Кантовская тема синтеза, или первосоединения, или метафизического апостериори, или «теперь уже не может», или «теперь, когда», или «в момент когда», — все эти понятия, которые я систематически употреблял, означают, что нечто должно быть произведено, не явиться результатом наблюдения, не быть взято, а произведено в качестве совокупности представлений. Иначе невозможен их синтез, который всегда есть синтез произведенного. Этот синтез произведенного и означает некоторое первосоединение, которое не имеет объекта.
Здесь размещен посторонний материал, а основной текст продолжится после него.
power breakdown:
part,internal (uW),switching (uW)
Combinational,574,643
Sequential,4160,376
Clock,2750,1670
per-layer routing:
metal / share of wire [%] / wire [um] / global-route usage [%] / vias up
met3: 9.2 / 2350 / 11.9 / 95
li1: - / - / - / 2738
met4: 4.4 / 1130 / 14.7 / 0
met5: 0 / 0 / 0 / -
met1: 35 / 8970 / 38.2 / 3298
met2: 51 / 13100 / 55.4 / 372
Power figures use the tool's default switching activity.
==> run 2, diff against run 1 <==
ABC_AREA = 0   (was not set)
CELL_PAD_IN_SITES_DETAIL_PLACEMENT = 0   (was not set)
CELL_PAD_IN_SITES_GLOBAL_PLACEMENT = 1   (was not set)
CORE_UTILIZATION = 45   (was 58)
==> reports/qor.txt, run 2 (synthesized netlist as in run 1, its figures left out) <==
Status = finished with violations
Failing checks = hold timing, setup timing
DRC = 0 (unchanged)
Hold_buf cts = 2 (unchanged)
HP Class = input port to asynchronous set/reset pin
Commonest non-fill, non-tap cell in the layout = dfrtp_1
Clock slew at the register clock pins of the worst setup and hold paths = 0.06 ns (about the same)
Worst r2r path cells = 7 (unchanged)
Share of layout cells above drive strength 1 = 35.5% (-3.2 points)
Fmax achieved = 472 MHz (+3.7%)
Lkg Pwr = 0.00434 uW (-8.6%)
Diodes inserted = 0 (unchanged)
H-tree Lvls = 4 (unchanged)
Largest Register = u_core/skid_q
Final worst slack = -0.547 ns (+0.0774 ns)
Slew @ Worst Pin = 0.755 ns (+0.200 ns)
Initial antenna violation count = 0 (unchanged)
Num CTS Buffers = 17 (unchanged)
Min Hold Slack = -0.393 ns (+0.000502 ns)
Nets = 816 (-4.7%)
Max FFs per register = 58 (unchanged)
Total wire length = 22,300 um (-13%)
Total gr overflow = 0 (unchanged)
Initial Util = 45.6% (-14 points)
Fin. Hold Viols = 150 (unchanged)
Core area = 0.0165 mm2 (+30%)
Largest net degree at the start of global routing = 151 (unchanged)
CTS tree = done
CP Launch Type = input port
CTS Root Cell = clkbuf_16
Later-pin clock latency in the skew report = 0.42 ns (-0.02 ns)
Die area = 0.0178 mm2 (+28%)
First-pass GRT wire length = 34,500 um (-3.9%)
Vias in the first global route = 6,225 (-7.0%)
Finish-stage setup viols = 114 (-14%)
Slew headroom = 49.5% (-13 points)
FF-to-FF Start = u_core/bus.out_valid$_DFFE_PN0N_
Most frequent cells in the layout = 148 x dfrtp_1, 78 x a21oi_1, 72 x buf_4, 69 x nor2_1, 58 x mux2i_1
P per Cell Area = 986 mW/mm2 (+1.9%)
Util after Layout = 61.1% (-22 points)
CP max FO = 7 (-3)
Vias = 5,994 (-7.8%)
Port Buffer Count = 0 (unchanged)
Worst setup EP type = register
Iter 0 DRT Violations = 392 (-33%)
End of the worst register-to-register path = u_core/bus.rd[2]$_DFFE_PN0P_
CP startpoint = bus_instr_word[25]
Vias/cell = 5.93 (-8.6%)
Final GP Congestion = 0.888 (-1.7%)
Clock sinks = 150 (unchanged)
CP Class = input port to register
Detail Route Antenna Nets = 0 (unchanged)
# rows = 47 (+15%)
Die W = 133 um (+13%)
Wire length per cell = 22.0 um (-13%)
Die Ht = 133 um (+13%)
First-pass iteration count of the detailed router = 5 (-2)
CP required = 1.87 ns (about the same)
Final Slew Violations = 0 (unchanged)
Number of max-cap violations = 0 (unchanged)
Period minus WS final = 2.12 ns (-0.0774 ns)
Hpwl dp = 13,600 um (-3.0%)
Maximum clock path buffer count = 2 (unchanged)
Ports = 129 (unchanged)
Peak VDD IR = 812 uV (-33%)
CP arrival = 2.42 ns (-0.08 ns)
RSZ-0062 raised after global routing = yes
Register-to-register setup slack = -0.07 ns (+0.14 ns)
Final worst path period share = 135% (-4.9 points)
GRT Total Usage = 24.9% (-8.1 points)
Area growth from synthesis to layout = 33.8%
<file path="config.mk">
export PLATFORM = sky130hd
export DESIGN_NAME = alu_shift_sequencer_flat
export DESIGN_NICKNAME = d
export VERILOG_FILES = /design/src/rtl/alu_shift_if.sv /design/src/rtl/alu_shift_sequencer.sv /design/src/flat_wrapper.sv
export SDC_FILE = /design/constraint.sdc
export NUM_CORES = 1
export LEC_CHECK = 0
export CAP_MARGIN = 10
export CELL_PAD_IN_SITES_DETAIL_PLACEMENT = 0
export CELL_PAD_IN_SITES_GLOBAL_PLACEMENT = 2
export CORE_MARGIN = 5
export CORE_UTILIZATION = 30
export DETAILED_ROUTE_END_ITERATION = 7
export DONT_BUFFER_PORTS = 1
export PLACE_DENSITY_LB_ADDON = 0.2
export SYNTH_ARGS = -nofsm -noshare
export SYNTH_HDL_FRONTEND = slang
export SYNTH_SLANG_ARGS = --single-unit
</file>
<file path="constraint.sdc">
create_clock -name clk -period 1.5 [get_ports clk]
set_input_delay 0.075 -clock clk [delete_from_list [all_inputs] [get_ports clk]]
set_output_delay 0.075 -clock clk [all_outputs]
set_load 0.02 [all_outputs]
</file>
[src/rtl/pattern_serializer.sv]
`default_nettype none
// ============================================================================
//  Module      : pattern_serializer
//  Description : Parallel-to-serial feeder for the serial pattern detector.
//                Accepts WIDTH-bit words over a valid/ready handshake and
//                shifts them out one bit per clock on a registered serial
//                line. A one-entry holding buffer lets consecutive words
//                stream with no idle gap. The line rests at IDLE_BIT when
//                no word is in flight.
//  Ports       : clk          rising-edge clock
//                rst_n        synchronous active-low reset
//                din          parallel word, taken when din_valid && din_ready
//                din_valid    upstream has a word
//                din_ready    a word can be accepted this cycle
//                sout         registered serial bit
//                sout_valid   sout carries a data bit
//                frame_start  pulse with the first bit of each word
//                word_cnt     words fully shifted out (wraps)
//  Revision    : 1.0 - initial release
// ============================================================================
module pattern_serializer #(
  parameter int WIDTH     = 8,
  parameter bit MSB_FIRST = 1'b1,
  parameter bit IDLE_BIT  = 1'b1
) (
  input  logic             clk,
  input  logic             rst_n,
  input  logic [WIDTH-1:0] din,
  input  logic             din_valid,
  output logic             din_ready,
  output logic             sout,
  output logic             sout_valid,
  output logic             frame_start,
  output logic [15:0]      word_cnt
);

  localparam int                CNT_W    = (WIDTH > 1) ? $clog2(WIDTH) : 1;
  localparam logic [CNT_W-1:0]  LAST_IDX = CNT_W'(WIDTH - 1);

  typedef enum logic [0:0] {
    S_IDLE  = 1'b0,
    S_SHIFT = 1'b1
  } state_e;

  state_e           state_q, state_d;
  logic [WIDTH-1:0] sr_q, sr_d;
  logic [CNT_W-1:0] cnt_q, cnt_d;
  logic [WIDTH-1:0] hold_q, hold_d;
  logic             hold_v_q, hold_v_d;
  logic             sout_q, sout_d;
  logic             sout_valid_q, sout_valid_d;
  logic             frame_start_q, frame_start_d;
  logic [15:0]      word_cnt_q, word_cnt_d;

  logic             w_accept;
  logic [WIDTH-1:0] w_sr_shifted;

  // Bit that leaves first from a freshly loaded word.
  function automatic logic first_bit(input logic [WIDTH-1:0] w);
    return MSB_FIRST ? w[WIDTH-1] : w[0];
  endfunction

  // The bit currently on sout is dropped so the next one sits in the
  // position first_bit() reads.
  function automatic logic [WIDTH-1:0] shift_word(input logic [WIDTH-1:0] w);
    return MSB_FIRST ? (w << 1) : (w >> 1);
  endfunction

  assign din_ready    = rst_n && !hold_v_q;
  assign w_accept     = din_valid && din_ready;
  assign w_sr_shifted = shift_word(sr_q);

  always_comb begin
    state_d       = state_q;
    sr_d          = sr_q;
    cnt_d         = cnt_q;
    hold_d        = hold_q;
    hold_v_d      = hold_v_q;
    sout_d        = sout_q;
    sout_valid_d  = sout_valid_q;
    frame_start_d = 1'b0;
    word_cnt_d    = word_cnt_q;

    case (state_q)
      S_IDLE: begin
        sout_d       = IDLE_BIT;
        sout_valid_d = 1'b0;
        if (w_accept) begin
          sr_d          = din;
          cnt_d         = '0;
          sout_d        = first_bit(din);
          sout_valid_d  = 1'b1;
          frame_start_d = 1'b1;
          state_d       = S_SHIFT;
        end
      end

      S_SHIFT: begin
        if (cnt_q == LAST_IDX) begin
          // The last bit of the current word leaves at this edge.
          word_cnt_d = word_cnt_q + 16'd1;
          cnt_d      = '0;
          if (hold_v_q) begin
            sr_d          = hold_q;
            hold_v_d      = 1'b0;
            sout_d        = first_bit(hold_q);
            sout_valid_d  = 1'b1;
            frame_start_d = 1'b1;
          end else if (w_accept) begin
            // Holding buffer empty: a word arriving right now bypasses it.
            sr_d          = din;
            sout_d        = first_bit(din);
            sout_valid_d  = 1'b1;
            frame_start_d = 1'b1;
          end else begin
            sout_d       = IDLE_BIT;
            sout_valid_d = 1'b0;
            state_d      = S_IDLE;
          end
        end else begin
          cnt_d        = cnt_q + CNT_W'(1);
          sr_d         = w_sr_shifted;
          sout_d       = first_bit(w_sr_shifted);
          sout_valid_d = 1'b1;
          if (w_accept) begin
            hold_d   = din;
            hold_v_d = 1'b1;
          end
        end
      end

      default: begin
        state_d = S_IDLE;
      end
    endcase
  end

  always_ff @(posedge clk) begin
    if (!rst_n) begin
      state_q       <= S_IDLE;
      sr_q          <= '0;
      cnt_q         <= '0;
      hold_q        <= '0;
      hold_v_q      <= 1'b0;
      sout_q        <= IDLE_BIT;
      sout_valid_q  <= 1'b0;
      frame_start_q <= 1'b0;
      word_cnt_q    <= '0;
    end else begin
      state_q       <= state_d;
      sr_q          <= sr_d;
      cnt_q         <= cnt_d;
      hold_q        <= hold_d;
      hold_v_q      <= hold_v_d;
      sout_q        <= sout_d;
      sout_valid_q  <= sout_valid_d;
      frame_start_q <= frame_start_d;
      word_cnt_q    <= word_cnt_d;
    end
  end

  assign sout        = sout_q;
  assign sout_valid  = sout_valid_q;
  assign frame_start = frame_start_q;
  assign word_cnt    = word_cnt_q;

endmodule
`default_nettype wire

[config.mk]
export PLATFORM = sky130hd
export DESIGN_NAME = pattern_serializer
export DESIGN_NICKNAME = d
export VERILOG_FILES = /design/src/rtl/pattern_serializer.sv
export SDC_FILE = /design/constraint.sdc
export NUM_CORES = 1
export LEC_CHECK = 0
export ABC_AREA = 1
export CORE_MARGIN = 2
export CORE_UTILIZATION = 54
export CTS_BUF_LIST = sky130_fd_sc_hd__clkbuf_8
export DETAILED_ROUTE_END_ITERATION = 12
export GPL_ROUTABILITY_DRIVEN = 0
export PLACE_DENSITY = 0.81
export SYNTH_ARGS = -nofsm -noshare
export SYNTH_HDL_FRONTEND = slang
export SYNTH_SLANG_ARGS = --single-unit
[constraint.sdc]
create_clock -name clk -period 1.9 [get_ports clk]
set_clock_uncertainty 0.1 [all_clocks]
set_input_delay 0.38 -clock clk [delete_from_list [all_inputs] [get_ports clk]]
set_output_delay 0.38 -clock clk [all_outputs]
set_load 0.01 [all_outputs]
==> reports/metrics.json <==
{
  "final_layout_size_suffix_gt1_share_pct": 11.2,
  "hold_ws_ns": 0.363,
  "layout.cell_area.non_filler_um2": 2240,
  "insertedDiodeCount": 0,
  "power.net_switching_mw": 0.355,
  "total_routing_usage_gr_pct": 22.2,
  "initial_core_util_pct": 57.6,
  "crit_buf_inv": 3,
  "nNetsFinal": 291,
  "syn_area_per_cell_um2": 7.44,
  "share_clk_of_total_power_pct": 34.3,
  "final_total_power_mw": 1.49,
  "grt_pass1_vias": 1437,
  "synth_warnings": 0,
  "pin_count_of_the_biggest_net_entering_global_routing": 24,
  "count_of_mapped_cells_out_of_synthesis": 238,
  "ir_drop_uv": 464,
  "numPortBuffers": 30,
  "cts.htree.levels": 2,
  "cts_setup_buffers": 0,
  "min_from": "hold_q[4]$_SDFFE_PN0P_",
  "drt-wirelength-per-cell_um": 11.1,
  "synth_top_area_cell": "dfxtp_1",
  "cp.arrival_ns": 1.33,
  "cp_top_family": "buffers and inverters",
  "finalCritPeriodShare_pct": 95.5,
  "cells_along_the_critical_path": "clkdlybuf4s50_1 -> inv_2 -> nor2_1 -> clkdlybuf4s15_1",
  "synth_cell_area_um2": 1770,
  "combPwrFrac_pct": 10.0,
  "vias_per_cell": 5.08,
  "layout_commonest_cell": "nand2_1",
  "grt-ovfl-total": 0,
  "cp-start-kind": "input port",
  "crit_type": "input port to output pin",
  "syn_nets": 252,
  "clkSinkCount": 38,
  "numCtsBuffers": 5,
  "rows": 20,
  "commonest_cells_after_routing_fill_and_taps_aside": "nand2_1, dfxtp_1, nor2_1",
  "drc_errors": 0,
  "design_internal_power_mw": 1.13,
  "post-route-min-period_ns": 1.81,
  "route.antenna.remaining_nets": 0,
  "yosys-top-cells-area": "dfxtp_1, nand2_1, a21oi_1",
  "cts_root_buffer": "clkbuf_8",
  "synth.yosys.seq_area_share_pct": 42.9,
  "dp_hpwl_um": 2560,
  "rsz0062_at_grt": "false",
  "dieHeight_um": 61.3,
  "report.final.hold_viol_count": 0,
  "ctsLongestPathBuffers": 2,
  "tightest_hold_check_type": "flop to flop",
  "cts_tree": "done",
  "timing_worst_slew_pin_value_ns": 0.421,
  "power-per-cell-area_nw_per_um2": 666,
  "yosysUniqueCellTypes": 28,
  "slew_viol_final": 0,
  "setup_viol": 0,
  "top_level_ports": 31,
  "cp_data_required_time_ns": 1.42,
  "wire_length_of_the_first_global_routing_pass_um": 6090,
  "critical_path.reg2reg.startpoint": "cnt_q[0]$_SDFFE_PN0P_",
  "timing.critical_path.to_type": "output pin",
  "grt_antenna_before_repair": 0,
  "seqPwrFrac_pct": 55.8,
  "outcome": "completed",
  "fp.coreArea_um2": 3080,
  "placed_cells": 314,
  "critical_path.startpoint": "rst_n",
  "max_cap_viol_count": 0,
  "pre_cts_slack_ns": -0.181,
  "initialDrtViolationCount": 104,
  "max_stage_delay_ns": 0.50,
  "worst_slack_ns": 0.0864,
  "fp.dieW_um": 61.3,
  "post_dp_cell_area_um2": 2150,
  "critical-path-slowest-cell": "clkdlybuf4s50_1",
  "total_vias_in_the_final_route": 1630,
  "path_clk_slew_ns": 0.07,
  "total_leakage_power_nw": 0.907,
  "fmax_ghz": 0.551,
  "max-slew-margin-rel_pct": 72.0,
  "drt_pass1_iterations": 4,
  "netSwitchingFraction_pct": 23.9,
  "yosysTopAreaCellShare_pct": 42.9,
  "detail_route.wirelength_um": 3570,
  "crit_path_max_fanout": 2,
  "area_delta_synth_final_pct": 26.3,
  "instances_no_fill": 321,
  "number_of_hold_repair_buffers_added_at_the_cts_stage": 0,
  "clock_insertion_delay_worst_skew_ns": 0.29,
  "register_bit_count_reported_by_yosys": 38,
  "fp.dieArea_um2": 3760
}
==> cells by family after synthesis <==
logic type / Yosys count / synth area share [%]
AO/OA/AOI/OAI: 56 / 19.6
XOR/XNOR: 2 / 0.989
adder cells (fa/ha/maj): 3 / 2.12
buffers and inverters: 38 / 9.32
flip-flops: 38 / 42.9
AND/OR/NAND/NOR: 101 / 25.1
==> routing by layer <==
| layer | vias to the layer above | wire, um | GRT usage, % | share of wire (%) |
|---|---|---|---|---|
| met5 | - | 0 | 0 | 0 |
| met4 | 0 | 46 | 9.32 | 1.3 |
| met3 | 6 | 191 | 6.93 | 5.4 |
| met2 | 44 | 1690 | 35.6 | 48 |
| met1 | 721 | 1630 | 27.8 | 46 |
| li1 | 859 | - | - | - |
==> timing repair <==
item / in CTS / in global routing
gates cloned: 0 / 0
pin swaps: 0 / 0
resized for setup: 1 / 3
endpoints found under the setup margin: 1 / 6
==> final timing paths <==
check                           endpoint  slack [ns]  cells after the start
setup reg to reg  hold_q[3]$_SDFFE_PN0P_        0.19                      8
setup / recovery               din_ready        0.09                      4
hold / removal    hold_q[4]$_SDFFE_PN0P_        0.36                      2
hold reg to reg   hold_q[4]$_SDFFE_PN0P_        0.36                      2
==> synth_stat cells (all sizes together) <==
master and number:
ha 3, o21ai 15, dfxtp 38, o211ai 6
a31oi 1, clkbuf 3, nand4 5, o2111a 1
a21oi 25, xnor2 1, nor3 1, xor2 1
nor2 35, nand3 11, inv 32, nand2 49
o31ai 1, o21bai 1, buf 3, a22oi 6
==> final cells by class <==
cell class,instances,area [um2]
Multi-Input combinational cell,162,846
Fill cell,257,841
Sequential cell,38,761
Timing Repair Buffer,38,377
Inverter,32,120
Clock buffer,5,68.8
Tap cell,44,55.1
Clock inverter,2,10.0
==> sequential cells by signal, indices dropped and copies added, names as in the netlist <==
signal and flops:
hold_q 8, frame_start 1, sr_q 7, sout_valid 1, hold_v_q 1, cnt_q 3, sout 1, word_cnt 16
==> worst register-to-register path: stages (launching register included) <==
cell     delay, ns
dfxtp_1       0.33
ha_1          0.20
ha_1          0.24
inv_1         0.11
nand2_1       0.16
nor2_4        0.16
inv_1         0.14
nor2_1        0.12
nor2_1        0.05
==> power by group through the flow <==
stage	sequential (mW)	combinational [mW]	clock [mW]
global placement	0.848	0.145	0
floorplan	0.846	0.0888	0
CTS	0.830	0.147	0.535
finish	0.830	0.148	0.511
global route	0.832	0.165	0.564
detailed placement	0.848	0.148	0
==> metrics by stage <==
stage / TNS, ns / util [%]
detailed placement: -1.57 / 70.0
CTS: 0 / 72.5
floorplan: 0 / -
global placement: -1.22 / 70.0
global route: 0 / 72.7
finish: 0 / 72.7
(Power assumes the default switching activity.)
Иными словами, основание соединения разнородного, — а синтез есть всегда соединение разнородного, соединение рассудочного и чувственного элемента в опыте или в сознании — это основание не логическое, а трансцендентальное. То есть существует некоторая распростертость, минимум существования, событие-минимум, событие «я мыслю», после которого мы только и можем отсчитывать мир. Отсчитывая от него — у нас есть мир. Ниже его — мира нет. Есть распростертость, минимум существования по обе окраины поверхности Мёбиуса, и нет нужды искать еще один источник, некую способность посмотреть еще с какой-то третьей точки извне на метафизическое апостериори, да и сделать это мы не можем.

Тем самым я замыкаю тему срезания третьего у Канта. Тему двоения нашей мысли, выталкивающего нас в трансцендентные представления, то есть заставляющего удваивать то, что уже использовано в качестве ткани, узлов ткани самого опыта. Мы хотим еще увидеть. Сначала мы что-то использовали в качестве метафизически апостериорной ткани опыта, а потом пытаемся наглядно себе представить в качестве еще одного предмета то, что мы использовали в качестве узла ткани, или мёбиусного узла. Вот это двоение Кант и срезает — он срезает некоторую третью абсолютную точку зрения. Если мир таков, что минимум-субъект им производится, то нет никакой необходимости в еще какой-то внешней точке зрения, нет необходимости ссылаться или стремиться к абсолютному познанию, или познанию абсолюта. В топосе, который определился в качестве одной из сторон метафизического апостериори, уже есть абсолютные элементы. Значит, Я — когитальное сознание (отличное от нашего эмпирического сознания) выдергивает нас вбок из линейной, горизонтальной направленности нашего опыта, нашего движения в какой-то горизонтали и сдвигает в нечто поперечно нас объемлющее, оно срезает все вопросы верхнего или еще одного, вопросы разума как инстанции, к которой надо было бы обращаться, чтобы попытаться посмотреть на себя с какой-то внешней, трансцендентной и абсолютной точки зрения. У Канта есть гениальное рассуждение об этом в его письме к Герцу…

Значит… Ну все, кончаю на этом, я должен прерваться.